_PROBLEM_.
Compute how many lines in the entries below contain "timing", and output nothing but the number.

_DATA EXCERPTS_.
===== config.mk =====
export PLATFORM = sky130hd
export DESIGN_NAME = inst_mem_loader
export DESIGN_NICKNAME = d
export VERILOG_FILES = /design/src/rtl/inst_mem_loader_pkg.sv /design/src/rtl/inst_mem_loader_byte_packer.sv /design/src/rtl/inst_mem_loader.sv
export SDC_FILE = /design/constraint.sdc
export NUM_CORES = 1
export LEC_CHECK = 0
export CORE_ASPECT_RATIO = 2
export CORE_MARGIN = 2
export CORE_UTILIZATION = 51
export CTS_BUF_LIST = sky130_fd_sc_hd__clkbuf_8 sky130_fd_sc_hd__clkbuf_16
export DETAILED_ROUTE_END_ITERATION = 7
export PLACE_DENSITY_LB_ADDON = 0.2
export SLEW_MARGIN = 15
export SYNTH_ARGS = -nofsm -noshare
export SYNTH_HDL_FRONTEND = slang
export SYNTH_SLANG_ARGS = --single-unit

===== constraint.sdc =====
create_clock -name clk -period 1.85 [get_ports clk]
set_input_delay 0.185 -clock clk [delete_from_list [all_inputs] [get_ports clk]]
set_output_delay 0.185 -clock clk [all_outputs]
set_load 0.005 [all_outputs]

===== src/rtl/inst_mem_loader_pkg.sv =====
// Shared definitions for the instruction-memory boot loader.
// Holds the FSM state encoding and framing constants.
package inst_mem_loader_pkg;

    localparam int LDR_ST_WIDTH       = 3;
    localparam int LDR_BYTES_PER_WORD = 4;

    typedef enum logic [LDR_ST_WIDTH-1:0] {
        ST_LEN  = 3'd0,
        ST_DATA = 3'd1,
        ST_CSUM = 3'd2,
        ST_DONE = 3'd3,
        ST_ERR  = 3'd4
    } ldr_state_e;

endpackage


===== src/rtl/inst_mem_loader_byte_packer.sv =====
// Little-endian byte-to-word packer used for LEN and DATA fields.
// word_o/word_valid are valid in the cycle the 4th byte is presented.
module inst_mem_loader_byte_packer
    import inst_mem_loader_pkg::*;
(
    input  logic        clk,
    input  logic        rst_n,
    input  logic        clr,
    input  logic        byte_en,
    input  logic [7:0]  byte_in,
    output logic [31:0] word_o,
    output logic        word_valid
);

    localparam logic [1:0] LAST_IDX = 2'(LDR_BYTES_PER_WORD - 1);

    logic [1:0]  idx_q, idx_d;
    logic [23:0] acc_q, acc_d;

    assign word_o     = {byte_in, acc_q};
    assign word_valid = byte_en & (idx_q == LAST_IDX);

    // Place each incoming byte at its lane and advance the byte index.
    always_comb begin
        idx_d = idx_q;
        acc_d = acc_q;
        if (clr) begin
            idx_d = 2'd0;
            acc_d = 24'd0;
        end else if (byte_en) begin
            idx_d = idx_q + 2'd1;
            case (idx_q)
                2'd0:    acc_d[7:0]   = byte_in;
                2'd1:    acc_d[15:8]  = byte_in;
                2'd2:    acc_d[23:16] = byte_in;
                default: acc_d        = acc_q;
            endcase
        end
    end

    // Packer state registers.
    always_ff @(posedge clk or negedge rst_n) begin
        if (!rst_n) begin
            idx_q <= 2'd0;
            acc_q <= 24'd0;
        end else begin
            idx_q <= idx_d;
            acc_q <= acc_d;
        end
    end

endmodule


===== src/rtl/inst_mem_loader.sv =====
// Boot loader: receives a framed byte stream, writes instruction memory,
// and releases the core reset once the image checksum verifies.
module inst_mem_loader
    import inst_mem_loader_pkg::*;
#(
    parameter int CPU_WIDTH      = 32,
    parameter int MEM_ADDR_WIDTH = 8
) (
    input  logic                      clk,
    input  logic                      rst_n,
    input  logic                      load_start,
    input  logic                      in_valid,
    input  logic [7:0]                in_data,
    output logic                      in_ready,
    output logic                      mem_wen,
    output logic [MEM_ADDR_WIDTH-1:0] mem_waddr,
    output logic [CPU_WIDTH-1:0]      mem_wdata,
    output logic                      cpu_rst_n,
    output logic                      load_done,
    output logic                      load_err
);

    localparam logic [31:0] DEPTH = 32'd1 << MEM_ADDR_WIDTH;

    ldr_state_e                state_q, state_d;
    logic [31:0]               len_q, len_d;
    logic [MEM_ADDR_WIDTH:0]   cnt_q, cnt_d, cnt_inc;
    logic [7:0]                xor_q, xor_d;
    logic                      in_ready_q, in_ready_d;
    logic                      mem_wen_q, mem_wen_d;
    logic [MEM_ADDR_WIDTH-1:0] mem_waddr_q, mem_waddr_d;
    logic [CPU_WIDTH-1:0]      mem_wdata_q, mem_wdata_d;
    logic                      cpu_rst_n_q, cpu_rst_n_d;
    logic                      load_done_q, load_done_d;
    logic                      load_err_q, load_err_d;

    logic        xfer;
    logic        pk_en;
    logic [31:0] pk_word;
    logic        pk_last;

    // A byte offered alongside load_start belongs to no frame.
    assign xfer    = in_valid & in_ready_q & ~load_start;
    assign pk_en   = xfer & ((state_q == ST_LEN) | (state_q == ST_DATA));
    assign cnt_inc = cnt_q + 1'b1;

    inst_mem_loader_byte_packer u_packer (
        .clk        (clk),
        .rst_n      (rst_n),
        .clr        (load_start),
        .byte_en    (pk_en),
        .byte_in    (in_data),
        .word_o     (pk_word),
        .word_valid (pk_last)
    );

    // Frame FSM: length, data words, checksum, then terminal status.
    always_comb begin
        state_d     = state_q;
        len_d       = len_q;
        cnt_d       = cnt_q;
        xor_d       = xor_q;
        mem_wen_d   = 1'b0;
        mem_waddr_d = mem_waddr_q;
        mem_wdata_d = mem_wdata_q;
        cpu_rst_n_d = cpu_rst_n_q;
        load_done_d = load_done_q;
        load_err_d  = load_err_q;
        unique case (state_q)
            ST_LEN: begin
                if (xfer) xor_d = xor_q ^ in_data;
                if (pk_last) begin
                    len_d = pk_word;
                    if (pk_word > DEPTH) begin
                        state_d    = ST_ERR;
                        load_err_d = 1'b1;
                    end else if (pk_word == 32'd0) begin
                        state_d = ST_CSUM;
                    end else begin
                        state_d = ST_DATA;
                    end
                end
            end
            ST_DATA: begin
                if (xfer) xor_d = xor_q ^ in_data;
                if (pk_last) begin
                    mem_wen_d   = 1'b1;
                    mem_waddr_d = cnt_q[MEM_ADDR_WIDTH-1:0];
                    mem_wdata_d = CPU_WIDTH'(pk_word);
                    cnt_d       = cnt_inc;
                    if ({{(31-MEM_ADDR_WIDTH){1'b0}}, cnt_inc} == len_q)
                        state_d = ST_CSUM;
                end
            end
            ST_CSUM: begin
                if (xfer) begin
                    if (in_data == xor_q) begin
                        state_d     = ST_DONE;
                        load_done_d = 1'b1;
                        cpu_rst_n_d = 1'b1;
                    end else begin
                        state_d    = ST_ERR;
                        load_err_d = 1'b1;
                    end
                end
            end
            ST_DONE, ST_ERR: begin
                state_d = state_q;
            end
            default: begin
                state_d = ST_ERR;
            end
        endcase
        if (load_start) begin
            state_d     = ST_LEN;
            len_d       = 32'd0;
            cnt_d       = '0;
            xor_d       = 8'd0;
            mem_wen_d   = 1'b0;
            cpu_rst_n_d = 1'b0;
            load_done_d = 1'b0;
            load_err_d  = 1'b0;
        end
        in_ready_d = ~load_start &
                     ((state_d == ST_LEN) |
                      (state_d == ST_DATA) |
                      (state_d == ST_CSUM));
    end

    // State and registered outputs.
    always_ff @(posedge clk or negedge rst_n) begin
        if (!rst_n) begin
            state_q     <= ST_LEN;
            len_q       <= 32'd0;
            cnt_q       <= '0;
            xor_q       <= 8'd0;
            in_ready_q  <= 1'b0;
            mem_wen_q   <= 1'b0;
            mem_waddr_q <= '0;
            mem_wdata_q <= '0;
            cpu_rst_n_q <= 1'b0;
            load_done_q <= 1'b0;
            load_err_q  <= 1'b0;
        end else begin
            state_q     <= state_d;
            len_q       <= len_d;
            cnt_q       <= cnt_d;
            xor_q       <= xor_d;
            in_ready_q  <= in_ready_d;
            mem_wen_q   <= mem_wen_d;
            mem_waddr_q <= mem_waddr_d;
            mem_wdata_q <= mem_wdata_d;
            cpu_rst_n_q <= cpu_rst_n_d;
            load_done_q <= load_done_d;
            load_err_q  <= load_err_d;
        end
    end

    assign in_ready  = in_ready_q;
    assign mem_wen   = mem_wen_q;
    assign mem_waddr = mem_waddr_q;
    assign mem_wdata = mem_wdata_q;
    assign cpu_rst_n = cpu_rst_n_q;
    assign load_done = load_done_q;
    assign load_err  = load_err_q;

endmodule


==> metrics.cfg <==
[die]
start_util_pct=52.2
rows=53
die_h_um=151
fp.coreArea_um2=10500
ioPinCount=57
dieArea_um2=11600
die_x_um=77.3

[global_routing]
grt_use_total_pct=26.3
grt_pass1_vias=4633
grt_pass1_wl_um=23100
grt.overflow.total=0
antenna_found_initial=0
grt_max_degree=81

[final_layout]
insertedDiodeCount=0
layout-drive-gt1-share_pct=26.6
syn_to_final_growth_pct=37.0
postLayoutCoreUtil_pct=71.6
fin_nets=678
final_cells=811
nFillCells=801
fin_area_um2=7500

[place]
post-dp-hpwl_um=9800
dp_cells=772
placed_area_um2=6670
pre_cts_slack_ns=-0.434
gp_congestion=0.878
io_buffer_count=56

[sta]
period_minus_slack_ns=1.98
relSlewSlack_pct=58.0
hold_ws_ns=0.204
hold_viol=0
worst_pin_slew_ns=0.629
fin_crit_sh_pct=107
rsz0062_at_grt=true
drv_slew=0
worst_slack_ns=-0.130
finalSetupViolations=4
tns_ns=-0.285
max_clock_freq_mhz=505
skew_ns=0.00560

[routing]
wirelength_um=14300
post_drt_via_cell_ratio=5.51
vias=4469
drt-pass1-iter-count=6
drt_iter0_drc=228
route.detailed.drc=0
wl_per_cell_um=17.6
ant_nets=0

[setup_path]
critPathMaxFanout=3
crit_arrival_ns=2.29
start_kind=flop
critPathKind=flop to flop
worstPathRequired_ns=2.16
cp-end-kind=flop

[power_and_ir_drop]
power_mw=6.62
worst_ir_drop_vdd_uv=819
p_leak_nw=3.38
p_per_area_nw_per_um2=883

[clocking]
clkSlewWorstSetupHoldPaths_ns=0.06
htree_levels=4
clock_path_buffers=2
cts_sinks=122
clock_latency_ns=0.41
root_buffer=clkbuf_16
cts_tree=done
cts_buffers=17

[synth]
postSynthAreaPerCell_um2=10.0
ys_types=38
yosysWarnings=0
synth_area_um2=5470
synth_area_leaders=dfrtp_1, mux2_2, nand2_1
netlist.area_leader.share_pct=55.8
syn_inst=545
synth_nets=562
synth_top_area_cell=dfrtp_1
synth_seq_area_share_pct=55.8
ys_ff_latch=122

[status]
status=finished, violations left
violations=setup timing

[job]
drv_cap=0

[min_path]
hold_path.class=primary input to flop

## timing repair
action,CTS,global route
pin swaps,6,2
hold buffers,1,0
buffers inserted,6,1
endpoints found under the hold margin,122,0
gates resized for setup,22,4
setup endpoints to repair,5,29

_ANSWER BOX_.
2